Task to carry out: Go over each line of the entries below, count those with "result", and give only the count.
┌─ Task data
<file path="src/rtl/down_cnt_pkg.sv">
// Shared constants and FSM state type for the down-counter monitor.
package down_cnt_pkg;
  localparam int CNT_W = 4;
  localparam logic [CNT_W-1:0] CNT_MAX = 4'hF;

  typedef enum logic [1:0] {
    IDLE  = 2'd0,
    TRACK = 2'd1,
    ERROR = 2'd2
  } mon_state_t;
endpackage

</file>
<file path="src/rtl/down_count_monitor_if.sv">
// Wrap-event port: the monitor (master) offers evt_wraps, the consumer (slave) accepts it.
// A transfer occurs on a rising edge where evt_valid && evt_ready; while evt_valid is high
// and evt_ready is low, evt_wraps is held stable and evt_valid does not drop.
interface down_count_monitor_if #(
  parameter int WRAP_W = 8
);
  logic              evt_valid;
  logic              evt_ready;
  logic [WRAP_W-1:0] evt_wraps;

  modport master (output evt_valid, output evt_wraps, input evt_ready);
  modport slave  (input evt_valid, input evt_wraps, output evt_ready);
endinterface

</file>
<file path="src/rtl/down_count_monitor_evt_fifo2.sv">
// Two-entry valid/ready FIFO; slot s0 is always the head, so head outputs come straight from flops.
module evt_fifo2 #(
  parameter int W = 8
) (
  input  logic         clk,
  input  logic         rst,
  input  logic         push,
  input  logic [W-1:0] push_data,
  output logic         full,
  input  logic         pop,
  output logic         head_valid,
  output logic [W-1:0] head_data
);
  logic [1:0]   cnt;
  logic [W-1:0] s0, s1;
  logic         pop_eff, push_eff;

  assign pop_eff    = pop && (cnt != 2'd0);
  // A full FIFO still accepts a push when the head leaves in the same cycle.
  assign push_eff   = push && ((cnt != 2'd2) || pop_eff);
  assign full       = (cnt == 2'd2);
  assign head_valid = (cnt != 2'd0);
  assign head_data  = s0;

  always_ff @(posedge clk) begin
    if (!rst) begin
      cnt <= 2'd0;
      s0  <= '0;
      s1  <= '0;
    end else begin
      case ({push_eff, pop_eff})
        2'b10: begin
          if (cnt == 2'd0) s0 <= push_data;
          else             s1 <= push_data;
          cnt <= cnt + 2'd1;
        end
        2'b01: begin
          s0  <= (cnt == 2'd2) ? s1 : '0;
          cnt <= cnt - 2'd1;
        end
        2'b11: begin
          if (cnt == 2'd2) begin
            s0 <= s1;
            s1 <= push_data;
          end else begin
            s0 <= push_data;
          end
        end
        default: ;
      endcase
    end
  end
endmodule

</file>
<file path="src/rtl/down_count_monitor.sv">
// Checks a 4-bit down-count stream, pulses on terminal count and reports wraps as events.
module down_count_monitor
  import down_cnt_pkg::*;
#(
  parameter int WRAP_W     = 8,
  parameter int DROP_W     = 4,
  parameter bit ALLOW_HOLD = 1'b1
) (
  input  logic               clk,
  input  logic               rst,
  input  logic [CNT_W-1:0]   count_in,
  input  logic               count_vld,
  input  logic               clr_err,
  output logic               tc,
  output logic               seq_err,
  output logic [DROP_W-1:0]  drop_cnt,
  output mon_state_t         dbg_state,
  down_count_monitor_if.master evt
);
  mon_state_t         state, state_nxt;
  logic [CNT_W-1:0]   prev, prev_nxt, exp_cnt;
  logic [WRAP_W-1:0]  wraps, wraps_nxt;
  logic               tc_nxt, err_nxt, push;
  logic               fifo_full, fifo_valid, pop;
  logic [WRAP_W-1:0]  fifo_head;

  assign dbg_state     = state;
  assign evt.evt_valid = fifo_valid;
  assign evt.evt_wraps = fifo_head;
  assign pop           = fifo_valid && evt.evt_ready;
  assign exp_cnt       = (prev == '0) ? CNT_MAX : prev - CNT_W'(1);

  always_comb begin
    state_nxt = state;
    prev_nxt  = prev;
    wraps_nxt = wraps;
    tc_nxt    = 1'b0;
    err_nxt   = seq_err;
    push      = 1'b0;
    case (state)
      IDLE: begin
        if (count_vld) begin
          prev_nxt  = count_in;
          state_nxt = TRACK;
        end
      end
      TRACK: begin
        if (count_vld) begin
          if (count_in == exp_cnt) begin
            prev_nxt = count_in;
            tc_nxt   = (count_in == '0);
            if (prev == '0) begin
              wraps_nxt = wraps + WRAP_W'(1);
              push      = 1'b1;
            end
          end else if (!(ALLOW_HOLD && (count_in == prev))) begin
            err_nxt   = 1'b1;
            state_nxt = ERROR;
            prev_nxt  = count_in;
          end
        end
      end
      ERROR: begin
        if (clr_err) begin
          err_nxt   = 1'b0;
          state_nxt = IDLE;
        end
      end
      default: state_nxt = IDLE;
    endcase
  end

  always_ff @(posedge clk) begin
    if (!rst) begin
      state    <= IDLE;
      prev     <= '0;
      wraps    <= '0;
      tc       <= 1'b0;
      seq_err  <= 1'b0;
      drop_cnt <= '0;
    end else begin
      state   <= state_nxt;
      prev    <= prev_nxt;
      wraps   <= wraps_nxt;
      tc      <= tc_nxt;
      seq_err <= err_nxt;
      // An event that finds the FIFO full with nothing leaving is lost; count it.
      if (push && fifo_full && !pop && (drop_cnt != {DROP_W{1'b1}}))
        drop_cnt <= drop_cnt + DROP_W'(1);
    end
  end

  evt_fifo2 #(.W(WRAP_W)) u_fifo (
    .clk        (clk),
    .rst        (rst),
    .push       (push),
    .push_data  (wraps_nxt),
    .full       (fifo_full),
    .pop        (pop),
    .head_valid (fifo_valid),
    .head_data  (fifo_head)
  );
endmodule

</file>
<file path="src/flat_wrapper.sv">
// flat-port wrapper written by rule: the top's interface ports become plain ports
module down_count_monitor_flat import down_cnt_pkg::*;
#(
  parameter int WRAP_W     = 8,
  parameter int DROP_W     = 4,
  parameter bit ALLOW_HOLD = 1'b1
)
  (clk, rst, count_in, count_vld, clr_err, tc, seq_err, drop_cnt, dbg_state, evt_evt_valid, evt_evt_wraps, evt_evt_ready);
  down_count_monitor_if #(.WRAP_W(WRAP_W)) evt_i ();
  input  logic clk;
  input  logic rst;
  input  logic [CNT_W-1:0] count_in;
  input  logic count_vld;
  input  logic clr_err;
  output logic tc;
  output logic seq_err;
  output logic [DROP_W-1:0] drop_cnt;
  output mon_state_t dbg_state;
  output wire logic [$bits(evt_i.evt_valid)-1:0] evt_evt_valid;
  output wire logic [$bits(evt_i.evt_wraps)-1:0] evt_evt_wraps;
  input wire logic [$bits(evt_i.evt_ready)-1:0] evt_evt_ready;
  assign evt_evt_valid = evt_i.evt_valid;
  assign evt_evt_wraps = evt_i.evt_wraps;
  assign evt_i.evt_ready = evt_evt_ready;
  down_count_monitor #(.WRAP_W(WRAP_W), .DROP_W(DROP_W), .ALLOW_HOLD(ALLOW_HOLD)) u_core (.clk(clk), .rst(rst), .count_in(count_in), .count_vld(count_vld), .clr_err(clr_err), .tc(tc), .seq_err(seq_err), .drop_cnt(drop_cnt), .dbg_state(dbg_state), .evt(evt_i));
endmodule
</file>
└─
┌─ Task data
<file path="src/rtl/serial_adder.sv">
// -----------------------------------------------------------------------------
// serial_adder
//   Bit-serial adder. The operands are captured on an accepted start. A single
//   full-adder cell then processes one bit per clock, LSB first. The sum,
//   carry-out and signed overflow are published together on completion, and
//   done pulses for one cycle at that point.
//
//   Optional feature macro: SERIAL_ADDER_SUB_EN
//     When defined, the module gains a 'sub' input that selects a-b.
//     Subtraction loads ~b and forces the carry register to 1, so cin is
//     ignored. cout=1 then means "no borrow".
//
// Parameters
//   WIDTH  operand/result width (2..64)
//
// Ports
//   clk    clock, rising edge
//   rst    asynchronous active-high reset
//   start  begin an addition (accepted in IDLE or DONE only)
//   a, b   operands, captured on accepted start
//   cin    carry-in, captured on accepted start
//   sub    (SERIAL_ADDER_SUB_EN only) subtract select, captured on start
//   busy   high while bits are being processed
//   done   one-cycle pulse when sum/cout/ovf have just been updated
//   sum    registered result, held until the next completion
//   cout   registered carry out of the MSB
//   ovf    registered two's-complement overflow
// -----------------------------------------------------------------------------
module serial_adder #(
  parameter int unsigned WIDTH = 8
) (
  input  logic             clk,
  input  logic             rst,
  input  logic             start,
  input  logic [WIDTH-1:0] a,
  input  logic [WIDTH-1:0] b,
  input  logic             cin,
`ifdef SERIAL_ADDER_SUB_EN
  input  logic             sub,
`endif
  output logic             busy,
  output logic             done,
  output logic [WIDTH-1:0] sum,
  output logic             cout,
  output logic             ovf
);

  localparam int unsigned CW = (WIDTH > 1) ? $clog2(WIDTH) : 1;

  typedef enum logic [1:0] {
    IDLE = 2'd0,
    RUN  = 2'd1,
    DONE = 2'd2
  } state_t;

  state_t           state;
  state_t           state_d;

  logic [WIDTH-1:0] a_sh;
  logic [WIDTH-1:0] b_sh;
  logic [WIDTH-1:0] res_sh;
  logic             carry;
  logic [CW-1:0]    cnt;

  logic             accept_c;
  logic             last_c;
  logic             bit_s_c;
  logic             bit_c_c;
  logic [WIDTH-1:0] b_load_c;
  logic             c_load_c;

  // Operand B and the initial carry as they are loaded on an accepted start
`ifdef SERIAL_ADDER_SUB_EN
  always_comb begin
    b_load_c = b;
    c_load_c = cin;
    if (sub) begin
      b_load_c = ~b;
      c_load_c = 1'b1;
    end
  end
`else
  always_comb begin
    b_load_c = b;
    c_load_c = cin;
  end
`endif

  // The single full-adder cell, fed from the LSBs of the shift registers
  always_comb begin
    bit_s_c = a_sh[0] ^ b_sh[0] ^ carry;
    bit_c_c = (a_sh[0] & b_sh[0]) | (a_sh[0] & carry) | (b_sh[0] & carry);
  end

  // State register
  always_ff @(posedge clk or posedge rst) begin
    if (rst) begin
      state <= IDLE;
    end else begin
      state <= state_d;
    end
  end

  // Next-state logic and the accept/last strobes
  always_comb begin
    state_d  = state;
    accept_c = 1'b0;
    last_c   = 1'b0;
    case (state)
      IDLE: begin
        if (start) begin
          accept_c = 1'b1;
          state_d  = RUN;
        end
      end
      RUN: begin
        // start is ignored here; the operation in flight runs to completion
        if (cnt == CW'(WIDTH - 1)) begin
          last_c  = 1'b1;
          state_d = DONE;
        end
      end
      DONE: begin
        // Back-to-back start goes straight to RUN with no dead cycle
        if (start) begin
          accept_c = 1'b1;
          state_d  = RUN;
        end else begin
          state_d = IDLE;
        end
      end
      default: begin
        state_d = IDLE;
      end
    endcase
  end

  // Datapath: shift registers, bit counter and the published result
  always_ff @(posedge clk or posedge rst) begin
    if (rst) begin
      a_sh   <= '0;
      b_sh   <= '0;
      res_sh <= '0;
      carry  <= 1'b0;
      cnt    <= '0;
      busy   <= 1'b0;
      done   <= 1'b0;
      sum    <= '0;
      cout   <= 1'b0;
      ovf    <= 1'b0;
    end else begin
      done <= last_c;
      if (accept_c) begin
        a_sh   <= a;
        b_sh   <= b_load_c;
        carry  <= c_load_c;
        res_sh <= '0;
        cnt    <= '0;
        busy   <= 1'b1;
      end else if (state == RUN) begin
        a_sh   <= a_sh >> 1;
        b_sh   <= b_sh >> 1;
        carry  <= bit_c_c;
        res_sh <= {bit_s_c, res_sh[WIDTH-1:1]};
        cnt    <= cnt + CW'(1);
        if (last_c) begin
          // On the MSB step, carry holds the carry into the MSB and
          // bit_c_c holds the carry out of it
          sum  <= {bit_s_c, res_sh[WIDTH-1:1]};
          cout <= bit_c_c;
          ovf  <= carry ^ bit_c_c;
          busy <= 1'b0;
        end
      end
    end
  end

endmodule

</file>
└─
┌─ Task data
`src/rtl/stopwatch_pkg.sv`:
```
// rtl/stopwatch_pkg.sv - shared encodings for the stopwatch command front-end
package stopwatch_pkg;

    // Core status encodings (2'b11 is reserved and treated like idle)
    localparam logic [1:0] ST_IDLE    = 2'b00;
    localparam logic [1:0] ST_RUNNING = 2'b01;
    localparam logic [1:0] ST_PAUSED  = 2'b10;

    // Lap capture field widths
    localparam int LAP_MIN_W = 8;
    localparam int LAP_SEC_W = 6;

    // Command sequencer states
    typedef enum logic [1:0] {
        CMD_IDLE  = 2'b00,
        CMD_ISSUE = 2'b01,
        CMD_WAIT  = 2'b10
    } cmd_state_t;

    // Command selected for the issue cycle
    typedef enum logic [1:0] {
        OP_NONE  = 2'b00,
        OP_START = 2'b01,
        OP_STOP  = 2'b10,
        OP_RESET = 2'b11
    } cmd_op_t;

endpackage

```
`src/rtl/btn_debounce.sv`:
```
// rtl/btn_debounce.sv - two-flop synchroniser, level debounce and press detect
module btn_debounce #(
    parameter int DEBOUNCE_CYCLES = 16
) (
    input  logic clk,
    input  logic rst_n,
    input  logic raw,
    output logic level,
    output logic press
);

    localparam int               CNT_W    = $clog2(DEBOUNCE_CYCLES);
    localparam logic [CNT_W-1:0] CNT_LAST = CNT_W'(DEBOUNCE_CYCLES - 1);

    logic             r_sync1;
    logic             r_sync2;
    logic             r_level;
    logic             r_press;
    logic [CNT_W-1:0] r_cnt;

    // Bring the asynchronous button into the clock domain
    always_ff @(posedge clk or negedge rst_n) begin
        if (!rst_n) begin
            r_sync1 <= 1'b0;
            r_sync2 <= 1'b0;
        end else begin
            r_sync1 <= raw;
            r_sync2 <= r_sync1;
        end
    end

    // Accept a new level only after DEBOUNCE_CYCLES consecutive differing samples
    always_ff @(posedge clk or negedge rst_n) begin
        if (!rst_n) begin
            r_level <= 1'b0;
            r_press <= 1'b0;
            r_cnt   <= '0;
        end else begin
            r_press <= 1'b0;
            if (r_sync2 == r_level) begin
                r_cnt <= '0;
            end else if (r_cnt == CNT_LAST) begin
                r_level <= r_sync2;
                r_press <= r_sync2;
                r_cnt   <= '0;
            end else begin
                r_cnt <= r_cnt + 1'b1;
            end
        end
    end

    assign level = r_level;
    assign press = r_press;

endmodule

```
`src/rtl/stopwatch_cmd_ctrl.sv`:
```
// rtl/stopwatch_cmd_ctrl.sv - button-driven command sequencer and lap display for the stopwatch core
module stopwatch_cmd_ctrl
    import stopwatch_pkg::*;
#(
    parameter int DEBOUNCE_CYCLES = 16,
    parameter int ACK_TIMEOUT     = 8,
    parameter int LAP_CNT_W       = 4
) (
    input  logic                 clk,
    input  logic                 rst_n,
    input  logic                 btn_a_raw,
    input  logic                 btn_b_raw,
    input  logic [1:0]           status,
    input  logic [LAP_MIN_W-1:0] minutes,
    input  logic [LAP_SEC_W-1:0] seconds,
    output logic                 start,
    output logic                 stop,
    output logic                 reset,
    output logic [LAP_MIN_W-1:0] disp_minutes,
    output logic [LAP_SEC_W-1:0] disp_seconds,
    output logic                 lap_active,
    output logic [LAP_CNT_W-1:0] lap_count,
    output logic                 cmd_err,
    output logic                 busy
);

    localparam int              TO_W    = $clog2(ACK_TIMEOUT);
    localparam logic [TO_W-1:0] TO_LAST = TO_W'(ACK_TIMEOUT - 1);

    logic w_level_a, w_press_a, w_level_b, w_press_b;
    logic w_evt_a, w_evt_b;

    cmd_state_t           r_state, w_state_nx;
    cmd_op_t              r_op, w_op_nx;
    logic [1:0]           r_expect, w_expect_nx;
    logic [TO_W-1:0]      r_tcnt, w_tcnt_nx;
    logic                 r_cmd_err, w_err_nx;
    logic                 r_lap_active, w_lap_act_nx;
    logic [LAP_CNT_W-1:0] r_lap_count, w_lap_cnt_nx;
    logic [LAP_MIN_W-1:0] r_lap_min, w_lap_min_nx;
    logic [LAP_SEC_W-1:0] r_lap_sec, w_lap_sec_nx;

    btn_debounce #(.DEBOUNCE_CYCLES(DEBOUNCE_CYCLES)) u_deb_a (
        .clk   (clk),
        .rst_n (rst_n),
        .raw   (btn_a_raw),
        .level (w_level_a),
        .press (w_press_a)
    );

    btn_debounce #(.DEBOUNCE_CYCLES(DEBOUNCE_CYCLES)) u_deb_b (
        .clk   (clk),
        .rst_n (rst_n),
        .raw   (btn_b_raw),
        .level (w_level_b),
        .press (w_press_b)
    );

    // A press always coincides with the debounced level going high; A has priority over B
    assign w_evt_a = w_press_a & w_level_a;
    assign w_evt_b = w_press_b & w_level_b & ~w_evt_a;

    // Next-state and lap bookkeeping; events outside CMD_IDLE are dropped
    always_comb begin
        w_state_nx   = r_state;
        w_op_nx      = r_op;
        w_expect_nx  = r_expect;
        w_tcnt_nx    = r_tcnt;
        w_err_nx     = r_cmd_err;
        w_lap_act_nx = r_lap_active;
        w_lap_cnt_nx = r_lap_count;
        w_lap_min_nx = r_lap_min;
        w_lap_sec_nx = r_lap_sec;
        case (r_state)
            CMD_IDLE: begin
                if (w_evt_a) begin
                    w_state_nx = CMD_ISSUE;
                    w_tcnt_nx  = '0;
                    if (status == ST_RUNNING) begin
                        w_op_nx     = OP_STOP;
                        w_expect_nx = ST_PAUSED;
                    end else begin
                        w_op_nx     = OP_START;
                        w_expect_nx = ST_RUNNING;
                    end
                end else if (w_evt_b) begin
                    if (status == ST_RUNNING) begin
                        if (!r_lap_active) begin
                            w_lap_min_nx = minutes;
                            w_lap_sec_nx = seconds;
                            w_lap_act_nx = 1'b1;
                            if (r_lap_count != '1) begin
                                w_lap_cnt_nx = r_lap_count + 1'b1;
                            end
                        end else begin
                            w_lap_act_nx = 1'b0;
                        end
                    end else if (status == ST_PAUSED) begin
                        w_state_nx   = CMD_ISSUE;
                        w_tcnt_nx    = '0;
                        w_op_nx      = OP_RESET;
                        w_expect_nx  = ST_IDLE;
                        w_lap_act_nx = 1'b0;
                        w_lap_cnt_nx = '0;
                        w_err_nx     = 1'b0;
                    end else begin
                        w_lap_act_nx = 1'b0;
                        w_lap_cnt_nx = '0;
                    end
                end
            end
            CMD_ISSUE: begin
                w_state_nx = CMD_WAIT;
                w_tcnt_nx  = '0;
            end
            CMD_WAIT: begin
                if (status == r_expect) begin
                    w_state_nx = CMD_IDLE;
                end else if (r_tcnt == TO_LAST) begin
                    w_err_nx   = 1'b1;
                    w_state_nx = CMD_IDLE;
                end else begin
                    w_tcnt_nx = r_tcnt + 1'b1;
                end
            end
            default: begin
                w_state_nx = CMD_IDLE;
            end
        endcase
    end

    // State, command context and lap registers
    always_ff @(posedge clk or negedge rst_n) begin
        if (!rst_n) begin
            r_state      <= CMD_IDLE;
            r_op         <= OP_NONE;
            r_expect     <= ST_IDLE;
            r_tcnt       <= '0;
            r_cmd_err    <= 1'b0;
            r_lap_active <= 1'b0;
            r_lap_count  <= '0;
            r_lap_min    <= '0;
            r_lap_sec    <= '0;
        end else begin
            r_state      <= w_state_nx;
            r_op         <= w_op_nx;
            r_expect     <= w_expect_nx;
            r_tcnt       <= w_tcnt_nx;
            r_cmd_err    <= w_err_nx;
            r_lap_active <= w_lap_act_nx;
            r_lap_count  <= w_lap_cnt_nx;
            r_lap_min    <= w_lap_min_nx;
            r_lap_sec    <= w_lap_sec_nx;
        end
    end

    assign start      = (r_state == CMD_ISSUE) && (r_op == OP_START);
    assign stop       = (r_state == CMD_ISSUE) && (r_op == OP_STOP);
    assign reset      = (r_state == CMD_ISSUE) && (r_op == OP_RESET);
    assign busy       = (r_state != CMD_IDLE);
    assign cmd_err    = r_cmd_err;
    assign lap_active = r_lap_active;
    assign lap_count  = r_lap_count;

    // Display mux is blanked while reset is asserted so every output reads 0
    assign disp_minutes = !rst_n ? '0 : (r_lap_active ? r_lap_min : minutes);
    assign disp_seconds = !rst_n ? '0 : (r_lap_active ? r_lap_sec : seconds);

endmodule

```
└─
Final answer: 3